久保建英のムダ遣いをいかに防ぐか ELプレーオフ進出のソシエダが強いられるギリギリの戦い
1月30日(現地時間)、サン・セバスティアン、レアレ・アレーナ。ヨーロッパーグ(EL)のリーグフェーズ最終節、レアル・ソシエダ(以下ラ・レアル)は、ギリシャのPAOKに2-0と危なげなく勝利を収めている。これで13位となって、9位から24位で16強進出を争うノックアウトフェーズに勝ち進んだ(1位から8位は自動的にベスト16へ)。
ラ・レアルの久保建英は、後半に入って28分からの出場だった。「引き分けで24位以内が確定、大差で負けなければ24位以内の公算が高い」という条件だっただけに、FWミケル・オヤルサバルやMFイゴール・スベルディア、GKアレックス・レミロなど他の主力とともに温存される形になった。今後も中3日という連戦が続くだけに、当然の処置と言えるだろう。

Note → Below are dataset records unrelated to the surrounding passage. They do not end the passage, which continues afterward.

File: src/pgsm_pkg.sv
// Shared codes, widths and handshake structs for the position goal settle monitor.
package pgsm_pkg;

  // Operation codes carried by in_op.
  localparam logic [1:0] OP_VELOCITY = 2'd0;
  localparam logic [1:0] OP_START    = 2'd1;
  localparam logic [1:0] OP_CHECK    = 2'd2;
  localparam logic [1:0] OP_CANCEL   = 2'd3;

  // Result status codes carried by out_status.
  localparam logic [2:0] STS_VEL_SET   = 3'd0;
  localparam logic [2:0] STS_ACCEPTED  = 3'd1;
  localparam logic [2:0] STS_REJECTED  = 3'd2;
  localparam logic [2:0] STS_FEEDBACK  = 3'd3;
  localparam logic [2:0] STS_SUCCEEDED = 3'd4;
  localparam logic [2:0] STS_CANCELED  = 3'd5;
  localparam logic [2:0] STS_IGNORED   = 3'd6;

  // Percent divider sizing: 100 * moved needs 39 bits, the remainder is
  // compared against the divisor shifted up by PCT_QBITS - 1.
  localparam int PCT_QBITS = 11;
  localparam int NUM_W     = 32 + PCT_QBITS - 1;
  localparam logic [9:0] PCT_MAX = 10'd1023;

  // Controller to datapath commands.
  typedef struct packed {
    logic load_in;
    logic exec;
    logic mul;
    logic div_step;
    logic load_out;
  } pgsm_cmd_t;

  // Datapath to controller status.
  typedef struct packed {
    logic need_div;
    logic div_last;
  } pgsm_sts_t;

endpackage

久保は試合をクローズする役目を担い、難なくミッションを終えている。パブロ・マリン、ブライス・メンデスへのラストパスで、決定的なシュートもお膳立て。動きは俊敏で、視界もよく、コンディションも悪くないようで、トッププレーヤーとしての余裕すら感じさせた。昨シーズンも、アジアカップなどで日本代表に招集されていなければ、チャンピオンズリーグで活躍が見込めたはずだった......。
では、どうすれば久保はELで戴冠できるのだろうか?
ヨーロッパリーグPAOK戦に後半28分から出場した久保建英(レアル・ソシエダ) photo by Mutsu Kawamori/MUTSUFOTOGRAFIAこの記事に関連する写真を見る「久保をムダ遣いしない」という一点に尽きるだろう。

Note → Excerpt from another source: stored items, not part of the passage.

interface ltt_token_if;
	logic                      valid;
	logic                      ready;
	logic [3:0]                token_kind;
	logic [ltt_pkg::POS_W-1:0] start_pos;
	logic [ltt_pkg::POS_W-1:0] end_pos;
	logic [2:0]                error_code;
	logic                      last_of_run;

	modport source (output valid, output token_kind, output start_pos, output end_pos,
		output error_code, output last_of_run, input ready);
	modport sink   (input valid, input token_kind, input start_pos, input end_pos,
		input error_code, input last_of_run, output ready);
endinterface
`default_nettype wire

[src/rtl/lp_text_tokenizer_top.sv]
`timescale 1ns / 1ps
`default_nettype none
// ----------------------------------------------------------------------------
// lp_text_tokenizer_top: streaming lexer for LP model text
// Results of a byte enter the result FIFO when it is accepted, in order.
// Throughput: one byte per cycle while the 4-entry result FIFO has room for
//   two results; the FIFO drains one result per cycle while tokens.ready is
//   high, so bytes that cause two results slow the input.
// Reset: arst_n clears the lexer state and empties the FIFO; no clearing pass.
// ----------------------------------------------------------------------------
module lp_text_tokenizer_top (
	input  wire logic    clk,
	input  wire logic    arst_n,
	ltt_byte_if.sink     text,
	ltt_token_if.source  tokens
);

	// lexer state
	ltt_pkg::pend_kind_t            pk_q;
	logic [ltt_pkg::POS_W-1:0]      pstart_q;
	ltt_pkg::prefix_t               pfx_q;
	logic [2:0]                     plen_q;
	logic [ltt_pkg::POS_W-1:0]      pos_q;
	logic                           expect_q;
	logic                           sticky_q;

	// result FIFO
	ltt_pkg::result_t               fifo_q [ltt_pkg::FIFO_DEPTH];
	logic [ltt_pkg::FIFO_PTR_W-1:0] wr_ptr_q;
	logic [ltt_pkg::FIFO_PTR_W-1:0] rd_ptr_q;
	logic [ltt_pkg::FIFO_CNT_W-1:0] cnt_q;

	// next state and results
	ltt_pkg::pend_kind_t            w_pk;
	logic [ltt_pkg::POS_W-1:0]      w_start;
	ltt_pkg::prefix_t               w_pfx;
	logic [2:0]                     w_len;
	logic                           n_expect;
	logic                           do_flush;
	logic                           flush_v;
	logic [ltt_pkg::POS_W-1:0]      flush_end;
	logic                           tok_v;
	ltt_pkg::token_kind_t           tok_kind;
	logic [ltt_pkg::POS_W-1:0]      tok_end;
	ltt_pkg::err_code_t             err;
	ltt_pkg::result_t               flush_res;
	ltt_pkg::result_t               tok_res;
	ltt_pkg::result_t               r0;
	ltt_pkg::result_t               r1;
	logic [1:0]                     push_cnt;

	logic [7:0]                     c;
	logic                           fin;
	logic [ltt_pkg::POS_W-1:0]      here;
	logic [ltt_pkg::POS_W-1:0]      nxt;
	logic                           is_letter;
	logic                           is_digit;
	logic                           accept;
	logic                           pop;

	assign c      = text.text_byte;
	assign fin    = text.final_byte;
	assign here   = pos_q;
	assign nxt    = ltt_pkg::sat_inc(pos_q);
	assign accept = text.valid && text.ready;
	assign pop    = tokens.valid && tokens.ready;

	assign is_letter = (c inside {[ltt_pkg::CH_LO_A:ltt_pkg::CH_LO_Z],
		[ltt_pkg::CH_UP_A:ltt_pkg::CH_UP_Z], ltt_pkg::CH_US});
	assign is_digit  = (c inside {[ltt_pkg::CH_0:ltt_pkg::CH_9]});

	always_comb begin
		w_pk      = pk_q;
		w_start   = pstart_q;
		w_pfx     = pfx_q;
		w_len     = plen_q;
		n_expect  = 1'b0;
		do_flush  = 1'b0;
		flush_end = here;
		tok_v     = 1'b0;
		tok_kind  = ltt_pkg::TK_NAME;
		tok_end   = nxt;
		err       = ltt_pkg::ERR_NONE;
		flush_res = '0;

		if (sticky_q) begin
			n_expect = expect_q;
		end else if (expect_q) begin
			if (c != ltt_pkg::CH_EQ) err = ltt_pkg::ERR_MISSING_EQ;
		end else if (c inside {ltt_pkg::CH_NUL, ltt_pkg::CH_SPACE, ltt_pkg::CH_TAB}) begin
			do_flush = 1'b1;
		end else if (c == ltt_pkg::CH_NL) begin
			do_flush = 1'b1;
			tok_v    = 1'b1;
			tok_kind = ltt_pkg::TK_EOL;
		end else if (is_letter || is_digit) begin
			if (is_letter && pk_q == ltt_pkg::PK_NUMBER) begin
				err = ltt_pkg::ERR_LETTER_NUM;
			end else begin
				if (pk_q == ltt_pkg::PK_NONE) begin
					w_pk    = is_letter ? ltt_pkg::PK_NAME : ltt_pkg::PK_NUMBER;
					w_start = here;
					w_pfx   = '0;
					w_len   = 3'd0;
				end
				// digits extend a name's prefix, not a number's
				if (w_pk == ltt_pkg::PK_NAME) begin
					if (w_len < 3'd3) w_pfx[w_len[1:0]] = c;
					if (w_len < 3'd4) w_len = w_len + 3'd1;
				end
			end
		end else if (c == ltt_pkg::CH_DOT) begin
			if (pk_q == ltt_pkg::PK_NAME) begin
				err = ltt_pkg::ERR_DOT_NAME;
			end else if (pk_q == ltt_pkg::PK_NONE) begin
				w_pk    = ltt_pkg::PK_NUMBER;
				w_start = here;
				w_pfx   = '0;
				w_len   = 3'd0;
			end
		end else if (c inside {ltt_pkg::CH_PLUS, ltt_pkg::CH_MINUS, ltt_pkg::CH_STAR,
				ltt_pkg::CH_EQ, ltt_pkg::CH_COMMA, ltt_pkg::CH_LT, ltt_pkg::CH_GT}) begin
			do_flush = 1'b1;
			case (c)
				ltt_pkg::CH_PLUS:  tok_kind = ltt_pkg::TK_PLUS;
				ltt_pkg::CH_MINUS: tok_kind = ltt_pkg::TK_MINUS;
				ltt_pkg::CH_STAR:  tok_kind = ltt_pkg::TK_TIMES;
				ltt_pkg::CH_EQ:    tok_kind = ltt_pkg::TK_EQ;
				ltt_pkg::CH_GT:    tok_kind = ltt_pkg::TK_GE;
				ltt_pkg::CH_LT:    tok_kind = ltt_pkg::TK_LE;
				default:           tok_kind = ltt_pkg::TK_COMMA;
			endcase
			if (c == ltt_pkg::CH_LT || c == ltt_pkg::CH_GT) begin
				if (fin) begin
					err = ltt_pkg::ERR_MISSING_EQ;
				end else begin
					tok_v    = 1'b1;
					tok_end  = ltt_pkg::sat_inc(nxt);
					n_expect = 1'b1;
				end
			end else begin
				tok_v = 1'b1;
			end
		end else begin
			err = ltt_pkg::ERR_UNKNOWN;
		end

		if (err != ltt_pkg::ERR_NONE) begin
			tok_v    = 1'b1;
			tok_kind = ltt_pkg::TK_NAME;
			tok_end  = nxt;
		end else if (!sticky_q && fin && !do_flush && w_pk != ltt_pkg::PK_NONE) begin
			// end of text closes the pending token one past the final byte
			do_flush  = 1'b1;
			flush_end = nxt;
		end

		// a flush only yields a beat when a token is actually pending
		flush_v = do_flush && (w_pk != ltt_pkg::PK_NONE);

		flush_res.token_kind  = (w_pk == ltt_pkg::PK_NAME) ?
			ltt_pkg::name_kind(w_pfx, w_len) : ltt_pkg::TK_NUMBER;
		flush_res.start_pos   = w_start;
		flush_res.end_pos     = flush_end;
		flush_res.error_code  = ltt_pkg::ERR_NONE;
		flush_res.last_of_run = !tok_v;

		if (do_flush) begin
			w_pk  = ltt_pkg::PK_NONE;
			w_len = 3'd0;
		end

		tok_res.token_kind  = tok_kind;
		tok_res.start_pos   = here;
		tok_res.end_pos     = tok_end;
		tok_res.error_code  = err;
		tok_res.last_of_run = 1'b1;

		r0       = flush_v ? flush_res : tok_res;
		r1       = tok_res;
		push_cnt = {1'b0, flush_v} + {1'b0, tok_v};
	end

	// room for two results keeps a double beat from overrunning the FIFO
	assign text.ready = (cnt_q <= ltt_pkg::FIFO_CNT_W'(ltt_pkg::FIFO_DEPTH - 2));

	always_ff @(posedge clk or negedge arst_n) begin
		if (!arst_n) begin
			pk_q     <= ltt_pkg::PK_NONE;
			pstart_q <= '0;
			pfx_q    <= '0;
			plen_q   <= 3'd0;
			pos_q    <= '0;
			expect_q <= 1'b0;
			sticky_q <= 1'b0;
		end else if (accept) begin
			if (fin) begin
				pk_q     <= ltt_pkg::PK_NONE;
				pstart_q <= '0;
				pfx_q    <= '0;
				plen_q   <= 3'd0;
				pos_q    <= '0;
				expect_q <= 1'b0;
				sticky_q <= 1'b0;
			end else if (!sticky_q) begin
				pk_q     <= w_pk;
				pstart_q <= w_start;
				pfx_q    <= w_pfx;
				plen_q   <= w_len;
				expect_q <= n_expect;
				if (err != ltt_pkg::ERR_NONE) sticky_q <= 1'b1;
				else pos_q <= nxt;
			end
		end
	end

	always_ff @(posedge clk) begin
		if (accept && push_cnt != 2'd0) fifo_q[wr_ptr_q] <= r0;
		if (accept && push_cnt == 2'd2) fifo_q[wr_ptr_q + 1'b1] <= r1;
	end

	always_ff @(posedge clk or negedge arst_n) begin
		if (!arst_n) begin
			wr_ptr_q <= '0;
			rd_ptr_q <= '0;
			cnt_q    <= '0;
		end else begin
			if (accept) wr_ptr_q <= wr_ptr_q + ltt_pkg::FIFO_PTR_W'(push_cnt);
			if (pop) rd_ptr_q <= rd_ptr_q + 1'b1;
			cnt_q <= cnt_q + (accept ? ltt_pkg::FIFO_CNT_W'(push_cnt) : '0)
				- ltt_pkg::FIFO_CNT_W'(pop);
		end
	end

	assign tokens.valid       = (cnt_q != '0);
	assign tokens.token_kind  = fifo_q[rd_ptr_q].token_kind;
	assign tokens.start_pos   = fifo_q[rd_ptr_q].start_pos;
	assign tokens.end_pos     = fifo_q[rd_ptr_q].end_pos;
	assign tokens.error_code  = fifo_q[rd_ptr_q].error_code;
	assign tokens.last_of_run = fifo_q[rd_ptr_q].last_of_run;

	a_fifo_bound: assert property (@(posedge clk) disable iff (!arst_n)
		cnt_q <= ltt_pkg::FIFO_CNT_W'(ltt_pkg::FIFO_DEPTH))
		else $error("result FIFO overrun");

	a_sticky_quiet: assert property (@(posedge clk) disable iff (!arst_n)
		accept && sticky_q |-> push_cnt == 2'd0)
		else $error("results produced while skipping after an error");

	a_equals_no_flush: assert property (@(posedge clk) disable iff (!arst_n)
		accept && expect_q && !sticky_q |-> !do_flush)
		else $error("flush on the byte after a comparison");

	a_final_clears: assert property (@(posedge clk) disable iff (!arst_n)
		accept && fin |=> pos_q == '0 && !sticky_q && pk_q == ltt_pkg::PK_NONE)
		else $error("state not cleared after final byte");

endmodule
`default_nettype wire
[src/flat_wrapper.sv]
// flat-port wrapper written by rule: the top's interface ports become plain ports
module lp_text_tokenizer_top_flat 
  (clk, arst_n, text_valid, text_text_byte, text_final_byte, text_ready, tokens_valid, tokens_token_kind, tokens_start_pos, tokens_end_pos, tokens_error_code, tokens_last_of_run, tokens_ready);
  ltt_byte_if text_i ();
  ltt_token_if tokens_i ();
  input  wire logic clk;
  input  wire logic arst_n;
  input wire logic [$bits(text_i.valid)-1:0] text_valid;
  input wire logic [$bits(text_i.text_byte)-1:0] text_text_byte;
  input wire logic [$bits(text_i.final_byte)-1:0] text_final_byte;
  output wire logic [$bits(text_i.ready)-1:0] text_ready;
  output wire logic [$bits(tokens_i.valid)-1:0] tokens_valid;
  output wire logic [$bits(tokens_i.token_kind)-1:0] tokens_token_kind;
  output wire logic [$bits(tokens_i.start_pos)-1:0] tokens_start_pos;
  output wire logic [$bits(tokens_i.end_pos)-1:0] tokens_end_pos;
  output wire logic [$bits(tokens_i.error_code)-1:0] tokens_error_code;
  output wire logic [$bits(tokens_i.last_of_run)-1:0] tokens_last_of_run;
  input wire logic [$bits(tokens_i.ready)-1:0] tokens_ready;
  assign text_i.valid = text_valid;
  assign text_i.text_byte = text_text_byte;
  assign text_i.final_byte = text_final_byte;
  assign text_ready = text_i.ready;
  assign tokens_valid = tokens_i.valid;
  assign tokens_token_kind = tokens_i.token_kind;
  assign tokens_start_pos = tokens_i.start_pos;
  assign tokens_end_pos = tokens_i.end_pos;
  assign tokens_error_code = tokens_i.error_code;
  assign tokens_last_of_run = tokens_i.last_of_run;
  assign tokens_i.ready = tokens_ready;
  lp_text_tokenizer_top u_core (.clk(clk), .arst_n(arst_n), .text(text_i), .tokens(tokens_i));
endmodule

久保はELでも、トップレベルのプレーを見せている。リーグフェーズで、1得点1アシストの活躍を見せて勝利の立役者になったアヤックス戦は象徴的だ。
あの試合の終盤、敵陣でクリアボールを拾った久保は、そのままドリブルをスタート。そこで目の前に突如、進むべき道が広がる。するするとそこに切り込み、相手を立ちすくませ、左足でボールを流し込んだ。
「モーゼの海割り」のような不思議な現象が起きたのには、伏線があった。
久保は試合を通してオランダ代表の左サイドバックをいたぶり、追い込んでいた。味方を生かすパス、縦への突っ込み、カットインなど、攻撃のバリエーションで圧倒。翻弄したあとの見事なアシストもあった。その繰り返しによって最後には相手の判断を混乱させ、そのズレをディフェンス陣全体にまで伝播させていたのだ。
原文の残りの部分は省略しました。